Religious History: While his tribe was sacrificing to Baal, he was trying to do what was right and made an effort to visit Jerusalem during festivals- per his mother’s insistence.
Family: Mother Debora, orphaned by father, and tribe Nephthali
Setting: Nineveh, under Assyrian Rule
See, 2 chapters verses a paragraph and short bio! Let’s pick up at Chapter 3 where the story starts to take off. I think I’ll divide this up, and have some sort of contemplative exercise attached. When I get to the end, I’ll include my final thoughts though. We’ll see how I personally feel about this book being considered scripture.
Then I being grieved did weep, and in my sorrow prayed, saying, O Lord, thou art just, and all thy works and all thy ways are mercy and truth, and thou judgest truly and justly for ever. Remember me, and look on me, punish me not for my sins and ignorances, and the sins of my fathers, who have sinned before thee: For they obeyed not thy commandments: wherefore thou hast delivered us for a spoil, and unto captivity, and unto death, and for a proverb of reproach to all the nations among whom we are dispersed.
And now thy judgments are many and true: deal with me according to my sins and my fathers’: because we have not kept thy commandments, neither have walked in truth before thee. Now therefore deal with me as seemeth best unto thee, and command my spirit to be taken from me, that I may be dissolved, and become earth: for it is profitable for me to die rather than to live, because I have heard false reproaches, and have much sorrow: command therefore that I may now be delivered out of this distress, and go into the everlasting place: turn not thy face away from me.

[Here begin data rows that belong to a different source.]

## config.mk

```make
export PLATFORM = sky130hd
export DESIGN_NAME = wbu
export DESIGN_NICKNAME = d
export VERILOG_FILES = /design/src/rtl/wbu.sv
export SDC_FILE = /design/constraint.sdc
export NUM_CORES = 1
export LEC_CHECK = 0
export ABC_AREA = 1
export BUFFER_PORTS_ARGS = -buffer_cell sky130_fd_sc_hd__buf_2
export CORE_MARGIN = 2
export CORE_UTILIZATION = 30
export CTS_BUF_LIST = sky130_fd_sc_hd__clkbuf_16
export CTS_CLUSTER_DIAMETER = 60
export CTS_CLUSTER_SIZE = 20
export DETAILED_ROUTE_END_ITERATION = 16
export PLACE_DENSITY = 0.64
export SLEW_MARGIN = 20
export SYNTH_ARGS = -nofsm -noshare
export SYNTH_HDL_FRONTEND = slang
export SYNTH_SLANG_ARGS = --single-unit
export TNS_END_PERCENT = 100
```

## constraint.sdc

```tcl
create_clock -name clk -period 2.46 [get_ports clk]
set_clock_uncertainty 0.05 [all_clocks]
set_input_delay 0.246 -clock clk [delete_from_list [all_inputs] [get_ports clk]]
set_output_delay 0.246 -clock clk [all_outputs]
set_load 0.005 [all_outputs]
```

## src/rtl/wbu.sv

```systemverilog
// wbu: write-back stage; retires one payload per handshake, drives the register-file write port, redirects fetch and halts on ebreak (WBU_RETIRE_CNT_EN enables the retire counter)
module wbu #(
  parameter int XLEN  = 32,
  parameter int CNT_W = 64
) (
  input  logic             clk,
  input  logic             rst_n,
  input  logic             in_valid,
  output logic             in_ready,
  input  logic             in_inst_valid,
  input  logic [XLEN-1:0]  in_pc,
  input  logic [4:0]       in_rd_addr,
  input  logic             in_reg_wen,
  input  logic [XLEN-1:0]  in_wb_data,
  input  logic             in_redirect,
  input  logic [XLEN-1:0]  in_next_pc,
  input  logic             in_ebreak,
  output logic             reg_wen,
  output logic [4:0]       reg_addr,
  output logic [XLEN-1:0]  reg_data,
  output logic             redir_valid,
  input  logic             redir_ready,
  output logic [XLEN-1:0]  redir_pc,
  output logic             commit_valid,
  output logic [XLEN-1:0]  commit_pc,
  output logic             halt,
  output logic [CNT_W-1:0] retire_cnt
);
  typedef enum logic [1:0] {S_IDLE, S_COMMIT, S_REDIRECT, S_HALT} state_t;
  state_t state;
  logic lat_iv, lat_redirect, lat_ebreak;
  logic [XLEN-1:0] lat_next_pc;
  // state machine with registered outputs; commit strobes are loaded on the fire edge so they appear in S_COMMIT
  always_ff @(posedge clk) begin
    if (!rst_n) begin
      state        <= S_IDLE;
      in_ready     <= 1'b1;
      reg_wen      <= 1'b0;
      reg_addr     <= '0;
      reg_data     <= '0;
      redir_valid  <= 1'b0;
      redir_pc     <= '0;
      commit_valid <= 1'b0;
      commit_pc    <= '0;
      halt         <= 1'b0;
      lat_iv       <= 1'b0;
      lat_redirect <= 1'b0;
      lat_ebreak   <= 1'b0;
      lat_next_pc  <= '0;
    end else begin
      reg_wen      <= 1'b0;
      commit_valid <= 1'b0;
      case (state)
        S_IDLE: if (in_valid) begin
          state        <= S_COMMIT;
          in_ready     <= 1'b0;
          lat_iv       <= in_inst_valid;
          lat_redirect <= in_redirect;
          lat_ebreak   <= in_ebreak;
          lat_next_pc  <= in_next_pc;
          reg_wen      <= in_inst_valid && in_reg_wen && (in_rd_addr != 5'd0);
          reg_addr     <= in_rd_addr;
          reg_data     <= in_wb_data;
          commit_valid <= in_inst_valid;
          commit_pc    <= in_pc;
        end
        S_COMMIT: if (lat_iv && lat_ebreak) begin
          state <= S_HALT;
          halt  <= 1'b1;
        end else if (lat_iv && lat_redirect) begin
          state       <= S_REDIRECT;
          redir_valid <= 1'b1;
          redir_pc    <= lat_next_pc;
        end else begin
          state    <= S_IDLE;
          in_ready <= 1'b1;
        end
        S_REDIRECT: if (redir_ready) begin
          state       <= S_IDLE;
          redir_valid <= 1'b0;
          in_ready    <= 1'b1;
        end
        default: ;
      endcase
    end
  end
`ifdef WBU_RETIRE_CNT_EN
  logic [CNT_W-1:0] cnt;
  // counts real instructions as they leave S_COMMIT; wraps naturally
  always_ff @(posedge clk) begin
    if (!rst_n) cnt <= '0;
    else if (state == S_COMMIT && lat_iv) cnt <= cnt + CNT_W'(1);
  end
  assign retire_cnt = cnt;
`else
  assign retire_cnt = '0;
`endif
endmodule

```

So I’m going to level with you: I don’t like Blind Tobit. Because he reminds me of myself in many ways (not that I ever asked God to take away my life from me). I hate feeling defeated, but man isn’t this something many of us have felt? There is something to be taken from this prayer other than his defeat though- he recognizes that the captivity he is in is because of his fathers, but more than that he’s saying that he believes he hasn’t learned from his ancestors and thus committed many of the same sins. Since I skipped the first two chapters, you missed that he was eating bread of the Gentiles after he was taken away from his home and into Nineveh. So as he’s speaking this prayer, he’s probably got all sorts of things on his mind from how he just got done treating his wife, to the fact that he’s been told he’s not suppose to be eating with the Gentiles. And with the blindness? That’s got to be a sign, right?

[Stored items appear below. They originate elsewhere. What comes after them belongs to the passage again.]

$ cat src/rtl/alu_writeback.sv
// ALU writeback stage: commits a captured ALU result to W or to the register
// file, owns W and the {Z,DC,C} flags, and raises the DECFSZ/INCFSZ skip pulse.
// Optional build macro WB_BYPASS_EN forwards pending W/flags during EXEC.
module alu_writeback
   import alu_writeback_pkg::*;
#(
   parameter int                    DATA_WIDTH   = 8,
   parameter int                    STATUS_WIDTH = 3,
   parameter int                    ADDR_WIDTH   = 5,
   parameter logic [ADDR_WIDTH-1:0] STATUS_ADDR  = ADDR_WIDTH'(WB_STATUS_ADDR)
) (
   input  logic                    clk,
   input  logic                    rst_n,
   input  logic                    wbStart,
   input  logic                    wbDest,
   input  logic [ADDR_WIDTH-1:0]   fAddrIn,
   input  logic [DATA_WIDTH-1:0]   aluResultIn,
   input  logic [STATUS_WIDTH-1:0] aluStatusIn,
   input  logic                    statusWrEn,
   input  logic                    skipTest,
   input  logic                    fileWrAck,
   output logic [DATA_WIDTH-1:0]   wOut,
   output logic [STATUS_WIDTH-1:0] statusOut,
   output logic                    fileWrEn,
   output logic [ADDR_WIDTH-1:0]   fileWrAddr,
   output logic [DATA_WIDTH-1:0]   fileWrData,
   output logic                    skipOut,
   output logic                    wbBusy,
   output logic                    wbDone
);

   wb_state_e               state_q, state_d;
   logic                    capDest_q;
   logic [ADDR_WIDTH-1:0]   capAddr_q;
   logic [DATA_WIDTH-1:0]   capResult_q;
   logic [STATUS_WIDTH-1:0] capFlags_q;
   logic                    capFlagsEn_q;
   logic                    capSkip_q;

   logic [DATA_WIDTH-1:0]   w_q, w_d;
   logic [STATUS_WIDTH-1:0] status_q, status_d;
   logic [STATUS_WIDTH-1:0] mergedFlags;
   logic                    commit;
   logic                    statusOvr;

   // Capture registers load only on an accepted request; they need no reset
   // because every output derived from them is gated by the FSM state.
   always_ff @(posedge clk) begin
      if (state_q == WB_IDLE && wbStart) begin
         capDest_q    <= wbDest;
         capAddr_q    <= fAddrIn;
         capResult_q  <= aluResultIn;
         capFlags_q   <= aluStatusIn;
         capFlagsEn_q <= statusWrEn;
         capSkip_q    <= skipTest;
      end
   end

   assign statusOvr = (capDest_q == WB_DEST_F) && (capAddr_q == STATUS_ADDR);

   wb_status_merge #(
      .STATUS_WIDTH(STATUS_WIDTH)
   ) u_status_merge (
      .holdFlags (status_q),
      .aluFlags  (capFlags_q),
      .aluFlagsEn(capFlagsEn_q),
      .ovrFlags  (capResult_q[STATUS_WIDTH-1:0]),
      .ovrEn     (statusOvr),
      .nextFlags (mergedFlags)
   );

   always_comb begin
      state_d = state_q;
      w_d     = w_q;
      commit  = 1'b0;
      unique case (state_q)
         WB_IDLE: begin
            if (wbStart) state_d = WB_EXEC;
         end
         WB_EXEC: begin
            if (capDest_q == WB_DEST_W) begin
               w_d     = capResult_q;
               commit  = 1'b1;
               state_d = WB_DONE;
            end else begin
               state_d = WB_WRITE_F;
            end
         end
         WB_WRITE_F: begin
            if (fileWrAck) begin
               commit  = 1'b1;
               state_d = WB_DONE;
            end
         end
         WB_DONE: begin
            state_d = WB_IDLE;
         end
         default: state_d = WB_IDLE;
      endcase
      status_d = commit ? mergedFlags : status_q;
   end

   always_ff @(posedge clk) begin
      if (!rst_n) begin
         state_q  <= WB_IDLE;
         w_q      <= '0;
         status_q <= '0;
      end else begin
         state_q  <= state_d;
         w_q      <= w_d;
         status_q <= status_d;
      end
   end

   assign fileWrEn   = (state_q == WB_WRITE_F);
   assign fileWrAddr = fileWrEn ? capAddr_q : '0;
   assign fileWrData = fileWrEn ? capResult_q : '0;
   assign wbDone     = (state_q == WB_DONE);
   assign skipOut    = wbDone && capSkip_q && (capResult_q == '0);
   assign wbBusy     = (state_q != WB_IDLE);

`ifdef WB_BYPASS_EN
   // W-destination commit is known during EXEC, so forward it a cycle early.
   assign wOut      = (state_q == WB_EXEC && capDest_q == WB_DEST_W) ? capResult_q : w_q;
   assign statusOut = (state_q == WB_EXEC && capDest_q == WB_DEST_W) ? mergedFlags : status_q;
`else
   assign wOut      = w_q;
   assign statusOut = status_q;
`endif

endmodule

It came to pass the same day, that in Ecbatane a city of Media Sara the daughter of Raguel was also reproached by her father’s maids; Because that she had been married to seven husbands, whom Asmodeus the evil spirit had killed, before they had lain with her. Dost thou not know, said they, that thou hast strangled thine husbands? thou hast had already seven husbands, neither wast thou named after any of them. Wherefore dost thou beat us for them? if they be dead, go thy ways after them, let us never see of thee either son or daughter. When she heard these things, she was very sorrowful, so that she thought to have strangled herself; and she said, I am the only daughter of my father, and if I do this, it shall be a reproach unto him, and I shall bring his old age with sorrow unto the grave.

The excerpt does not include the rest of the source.